Am I too cynical or would it be correct to say that Darling and Co are trying to "bottom out" the economy early by keeping interest rates high and talking prospects down so that by October and the conference season or more likely next spring we can start to talk about a recovery more quickly than may otherwise be apparent (the slide having at least been arrested).

By escalating the slide now they think that improvements can be brought forward and the corner turned more quickly. This does however mean that the slide may be deeper than is actually necessary and those being sacrificed to unemployment early for the sake of political savings in the spring time may not be grateful to the Government or the Bank of England for adopting this most savage and callous approach to economic management.

The negative approach of the Chancellor (following the example of the press) in exaggerating the down turn flies in the face of my own property companies experience of modest growth in profits and those of many other business operators I meet. A more measured response by Government reflecting what is actually happening rather than what is reported to be happening in the Evening Standard would be a more moderate approach.

Poor Darling's statement seems to suggest that he is resigned to presiding over the deepest post war recession and may be an indication of panic. Browns reassurance that they are the right people to weather this particular storm would be laughable if it were not so hollow. They claim to be implementing a planned strategy and a package of measures to ride out the recession but none of their ideas has been published, discussed or documented and it appears to be only rhetoric designed to camouflage their lurching from one fiscal disaster to the next.

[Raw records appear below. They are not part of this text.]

--- /design/flow/config.mk ---
export PLATFORM = sky130hd
export DESIGN_NAME = mips
export DESIGN_NICKNAME = mips
export VERILOG_FILES = /design/flow/design.v
export SDC_FILE = /design/flow/constraint.sdc
export NUM_CORES = 4
export LEC_CHECK = 1
export CORE_AREA = 10 10 110 110
export DIE_AREA = 0 0 120 120
export SYNTH_HDL_FRONTEND = slang
--- /design/flow/constraint.sdc ---
current_design mips

set clk_period 6.3
set clk_io_pct 0.2

create_clock -name clk0 -period $clk_period [get_ports {clk}]

set non_clock_inputs [all_inputs -no_clocks]
set_input_delay [expr $clk_period * $clk_io_pct] -clock clk0 $non_clock_inputs
set_output_delay [expr $clk_period * $clk_io_pct] -clock clk0 [all_outputs]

Ed Balls thinks (quite rightly as it happens) that it may be better to stay in the Education Department rather than take over at the treasury. However he has failed to realise that his own political capital has already been spent in the exams and SATs debacle. Even Brown would resist the temptation to promote him to the treasury on the basis of such a poor performance.

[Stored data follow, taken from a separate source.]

### ./config.mk
export PLATFORM = sky130hd
export DESIGN_NAME = s_array_shuffle
export DESIGN_NICKNAME = s_array_shuffle
export VERILOG_FILES = /design/flow/design.v
export SDC_FILE = /design/flow/constraint.sdc
export NUM_CORES = 4
export LEC_CHECK = 1
export CORE_UTILIZATION = 30
### ./constraint.sdc
current_design s_array_shuffle

set clk_period 7.8
set clk_io_pct 0.2

create_clock -name clk0 -period $clk_period [get_ports {clk}]

set non_clock_inputs [all_inputs -no_clocks]
set_input_delay [expr $clk_period * $clk_io_pct] -clock clk0 $non_clock_inputs
set_output_delay [expr $clk_period * $clk_io_pct] -clock clk0 [all_outputs]
### ./design.v
module s_array_shuffle(
    input clk,
    input reset,
    input start_shuffle,
    input [23:0] secret_key,
    input [7:0] q,
    output [7:0] memory_address,
    output [7:0] data,
    output write_enable,
    output finish
);
logic [7:0] i, j, store_i, store_j; 
logic i_enable, j_enable, store_i_enable, store_j_enable;
logic i_reset, j_reset;
logic [7:0] secret_key_i_mod_keylength;
logic address_select, data_select;
typedef enum logic [9:0] {
    idle            = 10'b0_0_1_0_0_0_0_0_0_0,  
    store_i_address = 10'b0_0_0_0_0_0_0_0_0_0,
    read_s_i        = 10'b0_0_0_0_0_1_0_0_0_0,
    update_j        = 10'b0_0_0_0_0_0_1_0_0_0, 
    store_j_address = 10'b0_0_0_1_0_0_0_0_0_0,   
    read_s_j        = 10'b0_0_0_0_1_0_0_0_0_0,
    store_s_i       = 10'b0_1_1_0_0_0_0_0_0_0,   
    store_s_j       = 10'b0_1_0_1_0_0_0_0_0_0,   
    update_i        = 10'b0_0_0_0_0_0_0_1_0_0,
    finished        = 10'b1_0_0_0_0_0_0_0_1_1
}stateType;
stateType state = idle;
assign i_reset          = state[0];
assign j_reset          = state[1];
assign i_enable         = state[2];  
assign j_enable         = state[3];  
assign store_i_enable   = state[4];  
assign store_j_enable   = state[5];  
assign address_select   = state[6];		
assign data_select      = state[7];
assign write_enable     = state[8];
assign finish           = state[9];
assign memory_address = address_select ? j : i ;
assign data = data_select ? store_j : store_i;
always @(posedge clk) begin
    if (reset) begin
        state <= idle;
    end else begin
        case(state)
            idle: begin
                if (start_shuffle) begin
                    state <= store_i_address;
                end else begin
                    state <= idle;
                end
            end
            store_i_address: begin
                state <= read_s_i;
            end
            read_s_i: begin
                state <= update_j  ;
            end
            update_j  : begin
                state <= store_j_address;
            end
            store_j_address: begin
                state <= read_s_j;
            end
            read_s_j: begin
                state <= store_s_i;
            end
            store_s_i: begin
                state <= store_s_j;
            end
            store_s_j: begin
                state <= update_i   ;
            end
            update_i   : begin
                if (i == 8'hff) begin
                    state <= finished;
                end else begin
                    state <= store_i_address;
                end
            end
            finished: begin
                state <= idle;
            end            
            default: begin
                state <= idle;
            end
        endcase
    end
end
always_ff @(posedge clk) begin
    if (store_i_enable) begin
        store_i <= q;
    end
end
always_ff @(posedge clk) begin
    if (store_j_enable) begin
        store_j <= q;
    end
end
always_ff @(posedge clk) begin
    if (reset | i_reset) begin
        i <= 8'b0;
    end
    else if (i_enable) begin
        i <= i + 8'b1;
    end
end
always_ff @(posedge clk) begin
    if (reset | j_reset) begin
        j <= 8'b0;
    end
    else if (j_enable) begin
        j <= j + store_i + secret_key_i_mod_keylength;
    end
end
always_comb begin
    case (i % 8'd3)
        8'd0: secret_key_i_mod_keylength = secret_key[23:16];
        8'd1: secret_key_i_mod_keylength = secret_key[15:8];
        8'd2: secret_key_i_mod_keylength = secret_key[7:0];
        default: secret_key_i_mod_keylength = 8'b0;
    endcase
end
endmodule
### ./run.sh
#!/bin/bash
# OpenROAD 26Q1-2900-gdf79404cd8, Yosys 0.63+post, stock flow scripts
make -C /OpenROAD-flow-scripts/flow DESIGN_CONFIG=/design/flow/config.mk WORK_HOME=/design/flow/orfs finish
==> impl_metrics.csv <==
group,metric,value,unit
pwr,leakage,0.00131,µW
clocking,insertion_delay,0.28,ns
sta,finalClockPeriodUsage,0.884,
setup_path,start_kind,"flip-flop",
sta,hold_viol_final,0,
global_route,grt-ovfl-total,0,
place,place.port_buffers,52,
drt,avgRoutedWirePerCell,13.3,µm
synthesis,synth_warnings,1,
floorplan,die_h,99.0,µm
cells_and_area,drive_above_1_share,0.0789,
pwr,ir_drop,0.0913,mV
floorplan,design.core.area,9200,µm²
setup_path,path_class,"flip-flop to flip-flop",
setup_path,cp_max_fo,18,
floorplan,io_pins,53,
setup_path,endpoint,"j[7]$_SDFFE_PP0P_",
sta,setup_viol,0,
drt,totalWireLength,6000,µm
global_route,grt_usage,0.130,
global_route,grt_pass1_wl,10100,µm
pwr,power_frac_comb,0.168,
clocking,post_cts_resized,0,
synthesis,ys_seq_elements,40,
pwr,clkPwrFrac,0.298,
sta,tightestPinTransition,0.695,ns
sta,finalCriticalPeriod,6.90,ns
synthesis,yosysTopAreaCellShare,0.170,
clocking,tritoncts,"done",
synthesis,ys_types,59,
clocking,clock_path_buffers,2,
drt,drtIter0Drc,134,
floorplan,initial_core_util,0.307,
synthesis,edf_count,16,
clocking,clk_pin_slew,0.07,ns
pwr,pwr-share-seq,0.534,
pwr,p_per_area,125,nW/µm²
cells_and_area,lay_top_count,"clkdlybuf4s50_1",
setup_path,r2r_slack,0.90,ns
synthesis,synthArstFlopShare,0,
job,cap_violations,0,
sta,slew_viol_final,0,
setup_path,critical_path.startpoint,"i[4]$_SDFFE_PP0P_",
drt,via_per_inst,5.12,
floorplan,num_rows,35,
worst_hold_path,hold_class,"flip-flop to flip-flop",
synthesis,flop_cell,"dfxtp_1",
sta,finalWorstSetupSlack,0.903,ns
synthesis,syn_inst,303,
synthesis,syn_area,2820,µm²
floorplan,dieArea,9800,µm²
pwr,p_sw_frac,0.236,
outcome,status,"complete, no violations",
drt,dr.pass1.iters,4,
sta,fin_setup_tns,0,ns
sta,max_freq,0.145,GHz
drt,antenna_cells,0,
setup_path,r2r-end,"j[7]$_SDFFE_PP0P_",
floorplan,die_x,99.0,µm
setup_path,rr_startpoint,"i[4]$_SDFFE_PP0P_",
setup_path,critPathCaptureType,"flip-flop",
synthesis,ys_seq_frac,0.341,
global_route,grt_pass1_vias,2137,
drt,ant_nets,0,
clocking,postCtsSetupBuffers,0,
setup_path,cp.required,8.00,ns
synthesis,ys_area,2820,µm²
pwr,p_switching,102,µW
cells_and_area,lay_top_cells,"clkdlybuf4s50_1, nor2_1, dfxtp_1",
synthesis,area_leaders,"dfxtp_1, edfxtp_1, fa_1, ha_1, mux2_2",
clocking,clock-sinks,40,
setup_path,r2r_cells,26,
drt,num_vias,2318,
synthesis,synth_area_leader_cell,"dfxtp_1",
place,post-place-ws,0.908,ns
global_route,grt_max_degree,21,
place,dpl.hpwl,4740,µm
sta,rsz0062_at_grt,"false",
setup_path,arrival,7.09,ns
pwr,intPower,331,µW
drt,drc,0,
clocking,cts_hold_buf,0,
synthesis,ys_cells,303,
sta,fin_worst_skew,0.00503,ns
place,gp_congestion,0.836,
global_route,antenna_found_initial,0,
clocking,root_buffer,"clkbuf_8",
job,warnings,28,
clocking,htree_levels,2,
cells_and_area,areaGrowthSynthToFinish,23.1,%
sta,max_slew_margin,0.536,
synthesis,avgSynthCellArea,9.31,µm²
clocking,numCtsBuffers,5,
## critical path, stage by stage (launching register included)
cell and delay (ns):
dfxtp_1 0.65, and3b_1 0.25, or3_1 0.36, a32oi_2 0.29, nand2_2 0.09, ha_1 0.27
or3_1 0.41, xnor2_1 0.28, inv_1 0.14, ha_1 0.23, or3_1 0.51, or3_1 0.35
a21oi_1 0.43, and2_1 0.20, a221o_1 0.12, fa_1 0.41, ha_1 0.22, inv_1 0.07
fa_1 0.19, nor2b_1 0.05, o21ai_0 0.14, nand2b_1 0.10, a21o_1 0.18, a21oi_1 0.17
xnor2_1 0.10, or3_1 0.34, a311oi_1 0.24
## how the worst min path moves through the flow
stage,startpoint,cells after the start,endpoint,slack [ns]
after CTS,j[0]$_SDFFE_PP0P_,2,j[0]$_SDFFE_PP0P_,0.51
after global routing,j[0]$_SDFFE_PP0P_,2,j[0]$_SDFFE_PP0P_,0.55
final,j[0]$_SDFFE_PP0P_,2,j[0]$_SDFFE_PP0P_,0.51
## synth_stat cells, types with 3 or more instances
cell type  number
nand2_1        18
fa_1            8
a211oi_1        3
and2_1          6
xor2_1          8
or3_1           6
nand3b_1        4
nor2_1         28
inv_1          15
edfxtp_1       16
a21o_1          7
clkbuf_1       14
nor4_1          6
nor3_1          5
a221o_1         6
xnor2_1        10
mux2_2         11
ha_1           11
or4_1           3
nor4b_1         3
nand2b_1        4
nand4_1         4
dfxtp_1        24
a21oi_1        14
buf_2           6
o21ai_0        13
mux2i_1         9
or2_2           3
## registers in the layout, indices dropped and copies added, names as in the netlist
name     flops
i            8
j            8
state        8
store_i      8
store_j      8
## power by group through the flow
stage / Combinational [µW] / Sequential [µW] / Clock (µW)
4_1_cts: 73.8 / 231 / 135
5_1_grt: 81.6 / 233 / 143
6_report: 72.8 / 231 / 129
## final cells by class
cell class | instances | area, µm²
multi-input cells | 226 | 1710
well taps | 111 | 139
inverters | 16 | 60.1
repair buffers | 52 | 520
fillers | 932 | 5720
clock inverters | 1 | 5.00
clock buffers | 7 | 76.3
flip-flops and latches | 40 | 961
## metal layers
metal	share of wire	wire, µm	track usage
met5	0	0	0
met4	0.0067	40	0.0103
met3	0.044	266	0.0253
met2	0.48	2900	0.212
met1	0.47	2790	0.193
## logic make-up after synthesis
family / count (synthesis) / share of synthesized area
AND-OR/OR-AND: 67 / 0.173
buffers and inverters: 37 / 0.0532
adder cells (fa/ha/maj): 19 / 0.106
flip-flops: 40 / 0.341
multiplexers: 20 / 0.0758
XOR/XNOR: 18 / 0.0559
AND/OR/NAND/NOR: 102 / 0.196
## through the flow
step	hold WS [ns]	cell area, µm²	utilization	std cells	total power, µW
after detailed placement	0.493	3390	0.369	445	310
after global routing	0.551	3470	0.378	453	457
after CTS	0.507	3470	0.378	453	440
after global placement	0.486	3390	0.369	445	309
final	0.508	3470	0.378	453	433
after floorplan	0.469	2820	-	303	277
Power is estimated from default activity; no workload was simulated.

I am resigned to this fiasco continuing for another few months yet as no one within the Labour Party has the balls (come on Milliband pull your finger out) to set the compass and choose a policy direction. The continuation of the current drift will take our economy to the brink but I trust the business leaders rather than the politicians will keep us from going over the edge until the cavalry arrive in the form of greater liquidity and lower interest rates.

1 comments:

Patrick Dodds said...

Interesting. You think greater liquidity is the answer, and well it might be. But if it is greater liquidity as part of a move towards a return to the reckless lending of yesteryear, isn't this just a way of hocking the future? I've been told I'm wrong a dozen times but I still don't understand how a country (the UK) that makes nothing can be said to be economically viable. Take Iceland - no industry but a few massively over-leveraged banks and some fish. They are borked. We're just going to take longer to get there.